>>>>>

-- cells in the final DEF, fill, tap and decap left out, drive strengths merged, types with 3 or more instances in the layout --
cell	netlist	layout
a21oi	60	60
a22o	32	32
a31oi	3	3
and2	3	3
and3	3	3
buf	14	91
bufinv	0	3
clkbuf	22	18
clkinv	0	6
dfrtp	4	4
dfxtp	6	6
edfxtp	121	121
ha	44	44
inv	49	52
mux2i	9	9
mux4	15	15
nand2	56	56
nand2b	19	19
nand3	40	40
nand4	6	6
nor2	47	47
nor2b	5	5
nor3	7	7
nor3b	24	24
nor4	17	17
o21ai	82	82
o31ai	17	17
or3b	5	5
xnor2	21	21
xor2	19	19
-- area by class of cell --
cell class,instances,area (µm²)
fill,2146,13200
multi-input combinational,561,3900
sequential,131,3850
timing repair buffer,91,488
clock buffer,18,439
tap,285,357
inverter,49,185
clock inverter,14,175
<file path="config.mk">
export PLATFORM = sky130hd
export DESIGN_NAME = gwm_queue
export DESIGN_NICKNAME = d
export VERILOG_FILES = /design/src/design/gwm_pkg.sv /design/src/design/gwm_queue.sv
export SDC_FILE = /design/constraint.sdc
export NUM_CORES = 1
export LEC_CHECK = 0
export BUFFER_PORTS_ARGS = -buffer_cell sky130_fd_sc_hd__buf_2
export CAP_MARGIN = 20
export CORE_MARGIN = 2
export CORE_UTILIZATION = 40
export DETAILED_ROUTE_END_ITERATION = 8
export GPL_TIMING_DRIVEN = 0
export HOLD_SLACK_MARGIN = 0.02
export SLEW_MARGIN = 20
export SYNTH_ARGS = -nofsm -noshare
export SYNTH_HDL_FRONTEND = slang
export SYNTH_SLANG_ARGS = --single-unit
</file>
<file path="constraint.sdc">
create_clock -name clk -period 4.5 [get_ports clk]
set_clock_uncertainty 0.1 [all_clocks]
set_input_delay 0.225 -clock clk [delete_from_list [all_inputs] [get_ports clk]]
set_output_delay 0.225 -clock clk [all_outputs]
set_load 0.05 [all_outputs]
</file>
<file path="src/design/gwm_pkg.sv">
// Shared types, codes and helpers for the guarded word memory.
package gwm_pkg;

  // Default memory size in bytes.
  localparam int unsigned DEF_MEM_BYTES = 4096;

  // Depth of the work queue between the front and the back.
  localparam int unsigned QUEUE_DEPTH = 2;

  // Request codes.
  localparam logic [1:0] REQ_APPEND = 2'd0;
  localparam logic [1:0] REQ_STORE  = 2'd1;
  localparam logic [1:0] REQ_LOAD   = 2'd2;

  // Result status codes.
  localparam logic [2:0] ST_OK          = 3'd0;
  localparam logic [2:0] ST_FULL        = 3'd1;
  localparam logic [2:0] ST_READ_ONLY   = 3'd2;
  localparam logic [2:0] ST_STORE_RANGE = 3'd3;
  localparam logic [2:0] ST_LOAD_RANGE  = 3'd4;

  // Memory operation that the back carries out for a classified item.
  localparam logic [1:0] OP_NONE  = 2'd0;
  localparam logic [1:0] OP_WRITE = 2'd1;
  localparam logic [1:0] OP_READ  = 2'd2;

  // One input item.
  typedef struct packed {
    logic [1:0]  req_type;
    logic [31:0] address;
    logic [31:0] word_value;
  } in_item_t;

  // One result item.
  typedef struct packed {
    logic [31:0] read_data;
    logic [2:0]  status;
  } out_item_t;

  // A classified item on its way from the front to the back.
  typedef struct packed {
    logic [1:0]  op;
    logic [2:0]  status;
    logic [31:0] address;
    logic [31:0] word_value;
    logic        big_endian;
  } work_t;

  // Position of byte k of a word in the selected byte order, in byte units.
  function automatic logic [1:0] lane_pos(input logic [1:0] k, input logic big);
    lane_pos = big ? (2'd3 - k) : k;
  endfunction

endpackage

</file>
<file path="src/design/gwm_queue.sv">
// Short work queue between the front and the back.
module gwm_queue (
  input  logic           clk,
  input  logic           rst,
  input  logic           push,
  input  gwm_pkg::work_t push_item,
  output logic           full,
  input  logic           pop,
  output logic           head_valid,
  output gwm_pkg::work_t head_item
);
  import gwm_pkg::*;

  localparam int unsigned PTR_W = (QUEUE_DEPTH > 1) ? $clog2(QUEUE_DEPTH) : 1;
  localparam int unsigned CNT_W = $clog2(QUEUE_DEPTH + 1);

  work_t            slot [QUEUE_DEPTH];
  logic [PTR_W-1:0] wr_ptr;
  logic [PTR_W-1:0] rd_ptr;
  logic [CNT_W-1:0] count;
  logic             do_push;
  logic             do_pop;

  assign full       = count == CNT_W'(QUEUE_DEPTH);
  assign head_valid = count != '0;
  assign head_item  = slot[rd_ptr];
  assign do_push    = push && !full;
  assign do_pop     = pop && head_valid;

  // Entry storage.
  always_ff @(posedge clk) begin
    if (do_push) begin
      slot[wr_ptr] <= push_item;
    end
  end

  // Pointers and fill count.
  always_ff @(posedge clk) begin
    if (rst) begin
      wr_ptr <= '0;
      rd_ptr <= '0;
      count  <= '0;
    end else begin
      if (do_push) begin
        wr_ptr <= (wr_ptr == PTR_W'(QUEUE_DEPTH - 1)) ? '0 : wr_ptr + 1'b1;
      end
      if (do_pop) begin
        rd_ptr <= (rd_ptr == PTR_W'(QUEUE_DEPTH - 1)) ? '0 : rd_ptr + 1'b1;
      end
      if (do_push && !do_pop) begin
        count <= count + 1'b1;
      end else if (do_pop && !do_push) begin
        count <= count - 1'b1;
      end
    end
  end

endmodule

</file>
# Yosys cells after proc, flatten, opt, wreduce, memory -nomap -nowiden

Memory sizes are Yosys's and may differ from the RTL's. A register that Yosys moved wholly into a read port is not among the register bits.
Index checks and enable logic that the tools add are counted.

Flip-flop bits (word level): 4
Latch bits: 0
Memory bits (writable): 140
Bits in read-only memories: 0
Bits of input ports: 74
Output and inout port bits: 72
Logic and storage cells: 26
Memories: 1

Memory list:

| memory | depth | bits a word | rd ports | clocked after memory_dff | wr ports | RTL line        | source |
|---|---|---|---|---|---|---|---|
| slot   | 2     | 70          | 1        | 1                        | 1        | gwm_queue.sv:17 | `work_t slot [QUEUE_DEPTH];` |

Add/sub/neg operators: 4
Multipliers: 0
Div/mod/pow operators: 0
$lt $le $gt $ge: 0
Eq/ne operators: 1
Shift operators: 0
Mux-type cells: 8
Bitwise operators: 0
Reduce and logical (&&, ||, !) cells: 9

Operators by type and width:

| cell                | count |
|---|---|
| $mux 1              | 6 |
| $logic_and 1x1->1   | 4 |
| $mux 2              | 2 |
| $reduce_bool 2->1   | 2 |
| $logic_not 1->1     | 3 |
| $add 1x1->1 const B | 2 |
| $add 2x1->2 const B | 1 |
| $eq 2x2->1 const B  | 1 |
| $sub 2x1->2 const B | 1 |

# Depth between registers and ports, before layout

Word-level depth: 7
Depth in mapped cells: 6
Mapped depth without buffers: 6

# Least setup slack after synthesis

No wires, ideal clock.

Path kind: reg-to-reg
Start point: reg count[1]
End point: mem slot[1][0] (netlist bit) (enable)
Setup time: 0.436 ns
Arrival: 2.375 ns
Data required time: 3.964 ns
Setup slack: 1.589 ns
Stages on the path, launching flop included: 4
Path buffers: 0
Period minus slack after synthesis: 2.911 ns
Cell sequence: dfxtp_1 nor2b_2 nor2_1 and2_1

Longest elaborated chain between the ends: 5

Ends and longest elaborated chain:

| element                      | RTL line        | source |
|---|---|---|
| from (decl)                  | gwm_queue.sv:20 | `logic [CNT_W-1:0] count;` |
| from (signal assigned)       | gwm_queue.sv:51 | `count <= count + 1'b1;` |
| from (signal assigned)       | gwm_queue.sv:53 | `count <= count - 1'b1;` |
| $eq 2x2->1                   | gwm_queue.sv:24 | `assign full = count == CNT_W'(QUEUE_DEPTH);` |
| via full                     | gwm_queue.sv:7  | `output logic full,` |
| $logic_not 1->1              | gwm_queue.sv:27 | `assign do_push = push && !full;` |
| $logic_and 1x1->1            | gwm_queue.sv:27 |  |
| $mux 1                       | gwm_queue.sv:32 | `if (do_push) begin` |
| $mux 1 (implied by the code) | gwm_queue.sv:33 | `slot[wr_ptr] <= push_item;` |
| to (decl)                    | gwm_queue.sv:17 |  |

The timed path passes the listed nets, and every way through them passes these cells.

<<<<<

## EXERCISE
Return a copy of each line of the material that holds the word "instances".

## RESULT
-- cells in the final DEF, fill, tap and decap left out, drive strengths merged, types with 3 or more instances in the layout --
cell class,instances,area (µm²)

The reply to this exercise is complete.